Work to be completed – The stretch wanted below opens at the line containing "step / setup WS [ns] / power [mW]" and closes at the line containing "20.02 | 6.531 |". Please return it exactly, with no other lines.

####################

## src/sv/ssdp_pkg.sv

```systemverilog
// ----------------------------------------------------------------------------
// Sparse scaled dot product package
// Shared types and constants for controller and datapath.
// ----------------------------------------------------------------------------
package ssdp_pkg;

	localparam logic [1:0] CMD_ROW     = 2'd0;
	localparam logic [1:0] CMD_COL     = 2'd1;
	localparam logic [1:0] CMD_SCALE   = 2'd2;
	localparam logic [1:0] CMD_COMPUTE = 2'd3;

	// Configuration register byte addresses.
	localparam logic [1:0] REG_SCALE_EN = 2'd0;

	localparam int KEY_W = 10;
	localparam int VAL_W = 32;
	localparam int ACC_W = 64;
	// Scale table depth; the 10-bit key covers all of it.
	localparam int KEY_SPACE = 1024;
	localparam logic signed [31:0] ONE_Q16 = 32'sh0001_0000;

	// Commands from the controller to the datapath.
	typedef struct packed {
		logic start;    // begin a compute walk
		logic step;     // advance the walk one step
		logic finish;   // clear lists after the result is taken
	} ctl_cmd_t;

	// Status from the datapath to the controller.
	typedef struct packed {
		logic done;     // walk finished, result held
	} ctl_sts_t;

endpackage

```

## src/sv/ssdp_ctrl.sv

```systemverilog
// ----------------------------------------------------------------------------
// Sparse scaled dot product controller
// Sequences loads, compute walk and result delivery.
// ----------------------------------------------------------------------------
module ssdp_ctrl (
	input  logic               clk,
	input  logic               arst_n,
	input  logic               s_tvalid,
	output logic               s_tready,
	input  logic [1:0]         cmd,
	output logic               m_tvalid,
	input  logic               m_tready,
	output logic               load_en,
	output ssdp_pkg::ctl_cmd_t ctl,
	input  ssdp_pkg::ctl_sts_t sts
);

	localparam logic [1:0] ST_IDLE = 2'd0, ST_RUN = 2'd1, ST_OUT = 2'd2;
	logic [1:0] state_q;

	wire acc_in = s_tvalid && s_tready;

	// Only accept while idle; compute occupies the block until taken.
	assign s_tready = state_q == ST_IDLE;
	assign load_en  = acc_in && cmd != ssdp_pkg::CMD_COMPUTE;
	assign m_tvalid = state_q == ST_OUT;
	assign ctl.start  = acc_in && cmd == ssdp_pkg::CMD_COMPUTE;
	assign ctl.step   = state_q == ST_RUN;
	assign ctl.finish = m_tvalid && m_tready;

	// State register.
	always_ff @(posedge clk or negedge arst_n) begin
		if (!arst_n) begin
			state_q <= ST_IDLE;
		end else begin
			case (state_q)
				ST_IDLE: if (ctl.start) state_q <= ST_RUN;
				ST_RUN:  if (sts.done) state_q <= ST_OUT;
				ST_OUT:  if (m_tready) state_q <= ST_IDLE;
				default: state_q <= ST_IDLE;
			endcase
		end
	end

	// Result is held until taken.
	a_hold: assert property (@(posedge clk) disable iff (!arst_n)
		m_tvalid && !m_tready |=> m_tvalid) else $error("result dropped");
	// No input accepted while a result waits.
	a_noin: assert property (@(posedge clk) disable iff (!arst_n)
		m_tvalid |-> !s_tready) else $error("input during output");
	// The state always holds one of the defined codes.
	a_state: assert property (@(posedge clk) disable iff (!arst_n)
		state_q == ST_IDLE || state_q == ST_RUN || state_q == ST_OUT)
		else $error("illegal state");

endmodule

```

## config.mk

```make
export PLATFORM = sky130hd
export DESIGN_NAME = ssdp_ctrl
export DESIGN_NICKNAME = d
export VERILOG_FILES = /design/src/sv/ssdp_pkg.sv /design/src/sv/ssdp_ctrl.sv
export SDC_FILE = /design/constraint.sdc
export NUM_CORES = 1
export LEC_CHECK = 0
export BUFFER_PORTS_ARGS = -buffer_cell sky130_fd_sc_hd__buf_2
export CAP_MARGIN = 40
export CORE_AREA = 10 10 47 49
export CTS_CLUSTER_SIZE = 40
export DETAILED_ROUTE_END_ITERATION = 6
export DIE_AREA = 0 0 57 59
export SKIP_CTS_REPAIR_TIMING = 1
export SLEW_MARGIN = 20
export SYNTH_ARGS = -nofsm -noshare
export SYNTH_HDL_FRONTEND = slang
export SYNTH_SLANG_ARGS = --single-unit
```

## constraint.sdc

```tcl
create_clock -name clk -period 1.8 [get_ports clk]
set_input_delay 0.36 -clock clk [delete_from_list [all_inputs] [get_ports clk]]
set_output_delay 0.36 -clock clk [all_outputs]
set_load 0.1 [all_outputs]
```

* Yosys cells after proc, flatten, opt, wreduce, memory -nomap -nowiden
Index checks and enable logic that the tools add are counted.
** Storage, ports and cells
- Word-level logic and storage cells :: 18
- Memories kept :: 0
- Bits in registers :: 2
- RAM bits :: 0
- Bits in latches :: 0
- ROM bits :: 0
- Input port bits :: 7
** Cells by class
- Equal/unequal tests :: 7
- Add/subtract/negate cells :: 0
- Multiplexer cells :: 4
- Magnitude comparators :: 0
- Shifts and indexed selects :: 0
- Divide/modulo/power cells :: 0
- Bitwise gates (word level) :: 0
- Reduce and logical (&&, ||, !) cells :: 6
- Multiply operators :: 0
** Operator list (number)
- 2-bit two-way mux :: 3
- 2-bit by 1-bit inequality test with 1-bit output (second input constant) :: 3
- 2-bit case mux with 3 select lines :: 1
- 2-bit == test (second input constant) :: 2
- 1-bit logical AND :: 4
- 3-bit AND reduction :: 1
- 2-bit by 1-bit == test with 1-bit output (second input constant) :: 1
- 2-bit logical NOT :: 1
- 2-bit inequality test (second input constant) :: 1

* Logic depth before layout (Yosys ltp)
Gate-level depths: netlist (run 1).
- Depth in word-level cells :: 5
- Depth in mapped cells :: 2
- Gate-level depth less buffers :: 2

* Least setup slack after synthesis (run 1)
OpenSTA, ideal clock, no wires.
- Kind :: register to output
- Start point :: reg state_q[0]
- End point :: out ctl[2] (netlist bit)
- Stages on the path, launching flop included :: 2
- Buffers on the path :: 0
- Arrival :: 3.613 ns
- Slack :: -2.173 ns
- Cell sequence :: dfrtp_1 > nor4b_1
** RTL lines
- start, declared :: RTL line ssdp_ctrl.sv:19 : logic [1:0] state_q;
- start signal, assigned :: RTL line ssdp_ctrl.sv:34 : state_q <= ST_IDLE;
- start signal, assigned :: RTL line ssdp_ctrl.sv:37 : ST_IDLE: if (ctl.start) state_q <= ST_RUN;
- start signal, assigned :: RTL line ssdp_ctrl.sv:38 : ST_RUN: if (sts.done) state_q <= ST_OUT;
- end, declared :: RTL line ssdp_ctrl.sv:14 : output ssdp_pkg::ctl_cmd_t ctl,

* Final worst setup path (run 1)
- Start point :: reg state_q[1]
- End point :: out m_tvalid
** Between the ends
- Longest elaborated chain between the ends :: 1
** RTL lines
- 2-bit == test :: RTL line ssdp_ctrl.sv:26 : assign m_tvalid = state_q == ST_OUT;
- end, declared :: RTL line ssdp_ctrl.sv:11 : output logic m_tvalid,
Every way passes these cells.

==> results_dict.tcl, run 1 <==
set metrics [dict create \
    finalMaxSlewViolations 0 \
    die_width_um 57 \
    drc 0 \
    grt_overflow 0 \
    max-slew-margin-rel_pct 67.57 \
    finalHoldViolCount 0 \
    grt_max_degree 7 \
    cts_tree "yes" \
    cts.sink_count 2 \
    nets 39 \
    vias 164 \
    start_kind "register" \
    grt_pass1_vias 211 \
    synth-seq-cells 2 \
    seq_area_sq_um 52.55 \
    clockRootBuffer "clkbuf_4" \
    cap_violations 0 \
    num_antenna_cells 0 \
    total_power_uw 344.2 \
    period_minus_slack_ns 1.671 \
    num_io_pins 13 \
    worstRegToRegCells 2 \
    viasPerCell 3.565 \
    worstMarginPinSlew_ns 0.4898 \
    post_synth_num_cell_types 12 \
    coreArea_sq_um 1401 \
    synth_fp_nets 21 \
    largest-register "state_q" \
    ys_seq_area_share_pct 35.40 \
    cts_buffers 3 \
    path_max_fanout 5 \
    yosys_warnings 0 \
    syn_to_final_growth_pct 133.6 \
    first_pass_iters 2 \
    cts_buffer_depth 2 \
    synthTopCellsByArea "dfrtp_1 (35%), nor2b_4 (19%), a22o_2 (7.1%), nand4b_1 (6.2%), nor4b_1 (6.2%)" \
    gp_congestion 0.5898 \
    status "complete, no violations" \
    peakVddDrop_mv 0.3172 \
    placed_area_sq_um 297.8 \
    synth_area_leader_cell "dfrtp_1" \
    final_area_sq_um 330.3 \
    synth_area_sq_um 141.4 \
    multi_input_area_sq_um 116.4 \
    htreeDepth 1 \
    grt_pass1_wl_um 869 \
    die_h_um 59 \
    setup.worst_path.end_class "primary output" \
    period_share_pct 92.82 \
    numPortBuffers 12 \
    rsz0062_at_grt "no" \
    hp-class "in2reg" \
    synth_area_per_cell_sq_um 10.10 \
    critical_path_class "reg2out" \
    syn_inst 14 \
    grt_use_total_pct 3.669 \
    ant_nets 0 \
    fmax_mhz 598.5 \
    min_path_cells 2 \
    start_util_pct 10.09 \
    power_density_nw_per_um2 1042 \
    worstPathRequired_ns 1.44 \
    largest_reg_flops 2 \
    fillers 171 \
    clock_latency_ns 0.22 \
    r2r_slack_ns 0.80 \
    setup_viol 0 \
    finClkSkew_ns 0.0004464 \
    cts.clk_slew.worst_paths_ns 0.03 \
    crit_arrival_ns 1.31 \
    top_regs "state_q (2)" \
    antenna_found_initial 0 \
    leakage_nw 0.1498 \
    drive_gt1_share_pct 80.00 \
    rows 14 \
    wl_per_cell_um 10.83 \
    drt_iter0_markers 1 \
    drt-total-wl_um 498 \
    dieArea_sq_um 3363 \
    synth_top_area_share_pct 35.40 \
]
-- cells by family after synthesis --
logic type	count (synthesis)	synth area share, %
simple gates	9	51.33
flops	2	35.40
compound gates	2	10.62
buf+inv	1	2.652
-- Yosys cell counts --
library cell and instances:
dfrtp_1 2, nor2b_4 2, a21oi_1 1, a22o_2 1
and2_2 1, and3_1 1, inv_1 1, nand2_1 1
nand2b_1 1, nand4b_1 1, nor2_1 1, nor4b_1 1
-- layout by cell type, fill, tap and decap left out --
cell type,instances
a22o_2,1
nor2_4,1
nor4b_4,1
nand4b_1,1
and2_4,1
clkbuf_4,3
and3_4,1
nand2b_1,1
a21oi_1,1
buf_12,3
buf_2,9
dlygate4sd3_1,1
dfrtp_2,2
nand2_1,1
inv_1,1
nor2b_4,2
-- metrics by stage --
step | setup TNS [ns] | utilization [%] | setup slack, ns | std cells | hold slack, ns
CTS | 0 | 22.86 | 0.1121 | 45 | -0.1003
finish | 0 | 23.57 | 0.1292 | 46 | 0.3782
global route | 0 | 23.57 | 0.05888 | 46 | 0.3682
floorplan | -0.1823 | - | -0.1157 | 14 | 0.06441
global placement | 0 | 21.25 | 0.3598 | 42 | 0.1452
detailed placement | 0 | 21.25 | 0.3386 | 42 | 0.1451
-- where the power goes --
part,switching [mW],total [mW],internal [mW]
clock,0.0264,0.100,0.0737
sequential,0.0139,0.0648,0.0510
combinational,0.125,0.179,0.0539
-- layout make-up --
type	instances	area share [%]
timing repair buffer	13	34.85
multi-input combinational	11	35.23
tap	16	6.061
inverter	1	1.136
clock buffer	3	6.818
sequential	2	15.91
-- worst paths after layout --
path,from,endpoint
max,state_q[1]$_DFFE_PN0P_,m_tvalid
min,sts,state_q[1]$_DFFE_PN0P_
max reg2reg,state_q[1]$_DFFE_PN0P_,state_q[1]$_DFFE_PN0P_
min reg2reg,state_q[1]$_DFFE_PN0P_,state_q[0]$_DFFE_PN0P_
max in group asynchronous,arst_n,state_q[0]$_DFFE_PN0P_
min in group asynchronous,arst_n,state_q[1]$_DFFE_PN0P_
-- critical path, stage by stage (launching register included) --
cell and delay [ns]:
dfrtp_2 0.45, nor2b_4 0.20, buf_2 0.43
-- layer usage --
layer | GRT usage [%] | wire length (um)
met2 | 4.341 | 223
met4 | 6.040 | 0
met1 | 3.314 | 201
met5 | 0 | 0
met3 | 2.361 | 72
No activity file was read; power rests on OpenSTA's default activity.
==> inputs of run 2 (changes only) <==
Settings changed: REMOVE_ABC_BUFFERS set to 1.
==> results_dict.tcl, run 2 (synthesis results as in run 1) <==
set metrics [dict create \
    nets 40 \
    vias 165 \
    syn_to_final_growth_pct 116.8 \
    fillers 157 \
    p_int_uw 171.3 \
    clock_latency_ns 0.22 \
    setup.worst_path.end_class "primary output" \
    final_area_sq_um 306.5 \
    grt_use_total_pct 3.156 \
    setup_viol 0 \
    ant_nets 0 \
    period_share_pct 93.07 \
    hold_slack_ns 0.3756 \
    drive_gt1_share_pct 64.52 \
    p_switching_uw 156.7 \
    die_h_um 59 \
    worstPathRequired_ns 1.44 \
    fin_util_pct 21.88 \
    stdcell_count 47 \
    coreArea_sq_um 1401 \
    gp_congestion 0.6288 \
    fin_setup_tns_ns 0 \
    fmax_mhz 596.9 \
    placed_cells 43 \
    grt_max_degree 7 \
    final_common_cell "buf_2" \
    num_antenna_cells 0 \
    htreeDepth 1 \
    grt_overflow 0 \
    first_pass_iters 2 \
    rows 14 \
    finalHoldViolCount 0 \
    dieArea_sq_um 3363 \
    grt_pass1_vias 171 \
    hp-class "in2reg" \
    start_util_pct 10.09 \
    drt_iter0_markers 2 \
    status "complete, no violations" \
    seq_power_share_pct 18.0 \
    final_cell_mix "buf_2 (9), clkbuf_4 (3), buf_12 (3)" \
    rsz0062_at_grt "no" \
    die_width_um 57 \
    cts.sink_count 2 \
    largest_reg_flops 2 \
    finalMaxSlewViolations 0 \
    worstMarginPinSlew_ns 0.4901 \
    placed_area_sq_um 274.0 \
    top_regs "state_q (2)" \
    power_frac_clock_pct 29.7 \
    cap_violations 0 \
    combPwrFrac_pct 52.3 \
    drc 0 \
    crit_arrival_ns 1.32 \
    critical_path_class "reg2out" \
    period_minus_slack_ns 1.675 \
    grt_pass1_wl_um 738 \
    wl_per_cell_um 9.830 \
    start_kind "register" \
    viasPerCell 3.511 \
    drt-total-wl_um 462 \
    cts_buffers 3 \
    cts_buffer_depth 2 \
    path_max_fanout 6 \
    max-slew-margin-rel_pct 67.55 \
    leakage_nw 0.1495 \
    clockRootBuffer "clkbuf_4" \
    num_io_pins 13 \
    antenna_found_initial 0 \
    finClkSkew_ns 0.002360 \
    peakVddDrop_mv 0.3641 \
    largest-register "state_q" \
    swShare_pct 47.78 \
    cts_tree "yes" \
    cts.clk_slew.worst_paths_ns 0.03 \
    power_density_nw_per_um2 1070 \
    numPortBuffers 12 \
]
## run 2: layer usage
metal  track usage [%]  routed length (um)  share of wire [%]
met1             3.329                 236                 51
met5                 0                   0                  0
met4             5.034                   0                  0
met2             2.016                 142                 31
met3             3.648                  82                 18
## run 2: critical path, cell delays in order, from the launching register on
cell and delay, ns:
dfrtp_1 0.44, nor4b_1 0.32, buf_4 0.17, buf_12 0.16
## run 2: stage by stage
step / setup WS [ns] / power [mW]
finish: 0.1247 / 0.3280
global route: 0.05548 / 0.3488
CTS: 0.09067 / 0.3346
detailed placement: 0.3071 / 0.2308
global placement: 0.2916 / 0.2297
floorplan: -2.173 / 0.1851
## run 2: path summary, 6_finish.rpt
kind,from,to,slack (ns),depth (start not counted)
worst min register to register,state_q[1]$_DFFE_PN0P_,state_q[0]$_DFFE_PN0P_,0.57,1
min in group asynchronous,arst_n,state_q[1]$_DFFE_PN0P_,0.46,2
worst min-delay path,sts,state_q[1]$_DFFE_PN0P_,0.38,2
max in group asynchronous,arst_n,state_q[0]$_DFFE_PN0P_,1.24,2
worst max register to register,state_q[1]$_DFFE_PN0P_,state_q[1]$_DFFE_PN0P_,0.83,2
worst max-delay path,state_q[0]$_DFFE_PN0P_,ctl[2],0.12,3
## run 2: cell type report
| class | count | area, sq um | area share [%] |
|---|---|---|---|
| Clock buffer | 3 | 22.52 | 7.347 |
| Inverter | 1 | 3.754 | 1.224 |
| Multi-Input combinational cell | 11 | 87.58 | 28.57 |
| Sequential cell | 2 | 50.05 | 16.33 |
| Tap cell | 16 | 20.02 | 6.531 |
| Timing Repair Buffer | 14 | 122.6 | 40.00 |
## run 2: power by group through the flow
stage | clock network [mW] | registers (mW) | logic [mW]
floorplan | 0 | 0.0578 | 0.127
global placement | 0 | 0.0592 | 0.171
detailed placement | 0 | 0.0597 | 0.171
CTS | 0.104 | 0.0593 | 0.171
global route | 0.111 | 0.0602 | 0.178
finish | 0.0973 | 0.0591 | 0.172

####################

Output for this exercise –
step / setup WS [ns] / power [mW]
finish: 0.1247 / 0.3280
global route: 0.05548 / 0.3488
CTS: 0.09067 / 0.3346
detailed placement: 0.3071 / 0.2308
global placement: 0.2916 / 0.2297
floorplan: -2.173 / 0.1851
## run 2: path summary, 6_finish.rpt
kind,from,to,slack (ns),depth (start not counted)
worst min register to register,state_q[1]$_DFFE_PN0P_,state_q[0]$_DFFE_PN0P_,0.57,1
min in group asynchronous,arst_n,state_q[1]$_DFFE_PN0P_,0.46,2
worst min-delay path,sts,state_q[1]$_DFFE_PN0P_,0.38,2
max in group asynchronous,arst_n,state_q[0]$_DFFE_PN0P_,1.24,2
worst max register to register,state_q[1]$_DFFE_PN0P_,state_q[1]$_DFFE_PN0P_,0.83,2
worst max-delay path,state_q[0]$_DFFE_PN0P_,ctl[2],0.12,3
## run 2: cell type report
| class | count | area, sq um | area share [%] |
|---|---|---|---|
| Clock buffer | 3 | 22.52 | 7.347 |
| Inverter | 1 | 3.754 | 1.224 |
| Multi-Input combinational cell | 11 | 87.58 | 28.57 |
| Sequential cell | 2 | 50.05 | 16.33 |
| Tap cell | 16 | 20.02 | 6.531 |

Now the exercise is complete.